╭─ EXERCISE MATERIALS

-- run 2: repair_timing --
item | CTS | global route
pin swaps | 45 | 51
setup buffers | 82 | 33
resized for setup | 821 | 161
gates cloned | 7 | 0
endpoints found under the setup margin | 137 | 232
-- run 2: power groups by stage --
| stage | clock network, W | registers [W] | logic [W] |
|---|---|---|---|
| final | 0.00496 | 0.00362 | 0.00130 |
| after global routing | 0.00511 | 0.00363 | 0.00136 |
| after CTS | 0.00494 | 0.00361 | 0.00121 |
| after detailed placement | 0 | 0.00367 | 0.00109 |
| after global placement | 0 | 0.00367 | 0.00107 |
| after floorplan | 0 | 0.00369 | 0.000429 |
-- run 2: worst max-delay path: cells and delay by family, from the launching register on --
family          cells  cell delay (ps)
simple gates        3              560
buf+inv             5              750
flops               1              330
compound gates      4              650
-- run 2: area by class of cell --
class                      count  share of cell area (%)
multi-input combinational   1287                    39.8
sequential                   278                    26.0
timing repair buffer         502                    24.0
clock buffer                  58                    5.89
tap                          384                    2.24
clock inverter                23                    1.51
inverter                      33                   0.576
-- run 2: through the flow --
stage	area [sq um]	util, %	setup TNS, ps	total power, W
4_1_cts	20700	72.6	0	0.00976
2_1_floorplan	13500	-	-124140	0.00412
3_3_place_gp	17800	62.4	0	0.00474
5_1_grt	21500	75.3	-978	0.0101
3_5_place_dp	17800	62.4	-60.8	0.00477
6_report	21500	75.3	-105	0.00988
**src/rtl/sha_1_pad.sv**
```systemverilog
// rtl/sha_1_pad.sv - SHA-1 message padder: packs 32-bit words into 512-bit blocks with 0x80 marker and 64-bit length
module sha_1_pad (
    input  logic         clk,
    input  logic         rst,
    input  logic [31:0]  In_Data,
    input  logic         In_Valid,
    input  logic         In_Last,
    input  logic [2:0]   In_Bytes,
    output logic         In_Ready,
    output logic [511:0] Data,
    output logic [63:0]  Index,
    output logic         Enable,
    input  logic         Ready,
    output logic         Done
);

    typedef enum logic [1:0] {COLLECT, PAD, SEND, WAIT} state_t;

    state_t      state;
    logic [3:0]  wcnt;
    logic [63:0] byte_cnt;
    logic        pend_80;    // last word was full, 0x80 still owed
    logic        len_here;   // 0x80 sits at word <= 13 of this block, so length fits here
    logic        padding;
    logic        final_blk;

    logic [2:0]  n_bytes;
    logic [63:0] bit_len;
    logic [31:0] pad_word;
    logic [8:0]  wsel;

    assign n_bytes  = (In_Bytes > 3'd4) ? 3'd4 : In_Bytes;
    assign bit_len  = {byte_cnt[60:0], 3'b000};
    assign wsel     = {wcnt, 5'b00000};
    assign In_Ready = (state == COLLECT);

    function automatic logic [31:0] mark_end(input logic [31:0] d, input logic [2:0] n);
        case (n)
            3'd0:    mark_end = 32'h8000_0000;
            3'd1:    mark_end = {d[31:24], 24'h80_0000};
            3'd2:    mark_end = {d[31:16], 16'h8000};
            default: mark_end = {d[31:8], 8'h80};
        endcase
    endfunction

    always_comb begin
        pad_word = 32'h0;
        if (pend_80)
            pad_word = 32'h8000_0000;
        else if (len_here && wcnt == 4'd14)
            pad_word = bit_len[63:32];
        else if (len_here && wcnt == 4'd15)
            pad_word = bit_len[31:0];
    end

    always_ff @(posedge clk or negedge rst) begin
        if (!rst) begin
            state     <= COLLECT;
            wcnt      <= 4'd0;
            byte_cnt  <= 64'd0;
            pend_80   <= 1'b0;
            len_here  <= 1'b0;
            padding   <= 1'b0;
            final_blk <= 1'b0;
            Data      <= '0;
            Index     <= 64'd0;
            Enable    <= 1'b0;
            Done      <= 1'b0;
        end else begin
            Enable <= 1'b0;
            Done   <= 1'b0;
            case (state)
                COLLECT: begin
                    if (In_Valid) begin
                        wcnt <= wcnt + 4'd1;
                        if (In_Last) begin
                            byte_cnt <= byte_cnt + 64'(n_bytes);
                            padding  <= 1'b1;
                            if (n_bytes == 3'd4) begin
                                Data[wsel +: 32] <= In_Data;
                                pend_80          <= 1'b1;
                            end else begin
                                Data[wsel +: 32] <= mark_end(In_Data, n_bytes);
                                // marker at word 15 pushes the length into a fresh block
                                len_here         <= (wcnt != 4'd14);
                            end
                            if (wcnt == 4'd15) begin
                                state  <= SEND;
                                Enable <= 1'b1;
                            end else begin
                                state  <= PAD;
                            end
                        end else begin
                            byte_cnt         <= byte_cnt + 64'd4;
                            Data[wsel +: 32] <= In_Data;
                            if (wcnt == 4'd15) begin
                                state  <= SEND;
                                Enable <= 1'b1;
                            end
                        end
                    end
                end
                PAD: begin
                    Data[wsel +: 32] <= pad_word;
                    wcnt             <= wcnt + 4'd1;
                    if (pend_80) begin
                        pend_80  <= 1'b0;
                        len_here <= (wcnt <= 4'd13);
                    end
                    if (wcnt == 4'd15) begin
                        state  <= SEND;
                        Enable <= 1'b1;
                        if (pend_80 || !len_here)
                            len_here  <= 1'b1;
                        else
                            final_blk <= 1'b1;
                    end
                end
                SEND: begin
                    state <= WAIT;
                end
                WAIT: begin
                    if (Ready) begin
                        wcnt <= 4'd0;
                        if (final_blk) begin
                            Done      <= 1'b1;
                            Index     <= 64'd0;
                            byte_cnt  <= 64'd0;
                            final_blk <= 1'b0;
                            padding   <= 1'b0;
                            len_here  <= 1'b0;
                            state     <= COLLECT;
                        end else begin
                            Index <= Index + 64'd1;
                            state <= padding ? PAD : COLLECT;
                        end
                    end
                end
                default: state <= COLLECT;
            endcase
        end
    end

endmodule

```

╰─
╭─ EXERCISE MATERIALS

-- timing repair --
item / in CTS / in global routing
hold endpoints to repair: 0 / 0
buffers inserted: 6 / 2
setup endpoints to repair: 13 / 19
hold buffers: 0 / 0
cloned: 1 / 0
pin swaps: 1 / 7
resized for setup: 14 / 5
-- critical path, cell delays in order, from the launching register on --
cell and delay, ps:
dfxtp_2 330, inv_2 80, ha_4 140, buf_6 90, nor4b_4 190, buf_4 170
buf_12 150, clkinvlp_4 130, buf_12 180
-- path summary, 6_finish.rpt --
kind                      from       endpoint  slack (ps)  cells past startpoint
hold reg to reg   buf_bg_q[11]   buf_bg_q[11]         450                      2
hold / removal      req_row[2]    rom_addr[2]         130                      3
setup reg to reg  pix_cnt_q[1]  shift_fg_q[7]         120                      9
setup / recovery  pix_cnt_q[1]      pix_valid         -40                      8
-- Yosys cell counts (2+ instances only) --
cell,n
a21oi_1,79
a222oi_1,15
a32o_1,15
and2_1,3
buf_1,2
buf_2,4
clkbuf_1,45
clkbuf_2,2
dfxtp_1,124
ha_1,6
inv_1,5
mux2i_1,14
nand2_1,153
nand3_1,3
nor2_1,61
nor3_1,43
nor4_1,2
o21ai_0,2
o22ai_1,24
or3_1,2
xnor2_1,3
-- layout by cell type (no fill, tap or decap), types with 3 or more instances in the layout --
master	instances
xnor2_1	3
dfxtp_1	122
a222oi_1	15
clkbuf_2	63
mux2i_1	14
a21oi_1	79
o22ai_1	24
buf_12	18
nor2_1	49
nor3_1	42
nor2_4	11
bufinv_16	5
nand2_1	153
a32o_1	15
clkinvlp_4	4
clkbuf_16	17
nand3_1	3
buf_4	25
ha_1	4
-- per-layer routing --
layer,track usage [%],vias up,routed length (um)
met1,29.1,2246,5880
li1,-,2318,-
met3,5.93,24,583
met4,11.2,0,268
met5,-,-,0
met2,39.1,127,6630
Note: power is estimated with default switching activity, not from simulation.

╰─

EXERCISE GOAL: Within the records above, how many lines include the word "stage"? State the number by itself.

TASK OUTPUT: 3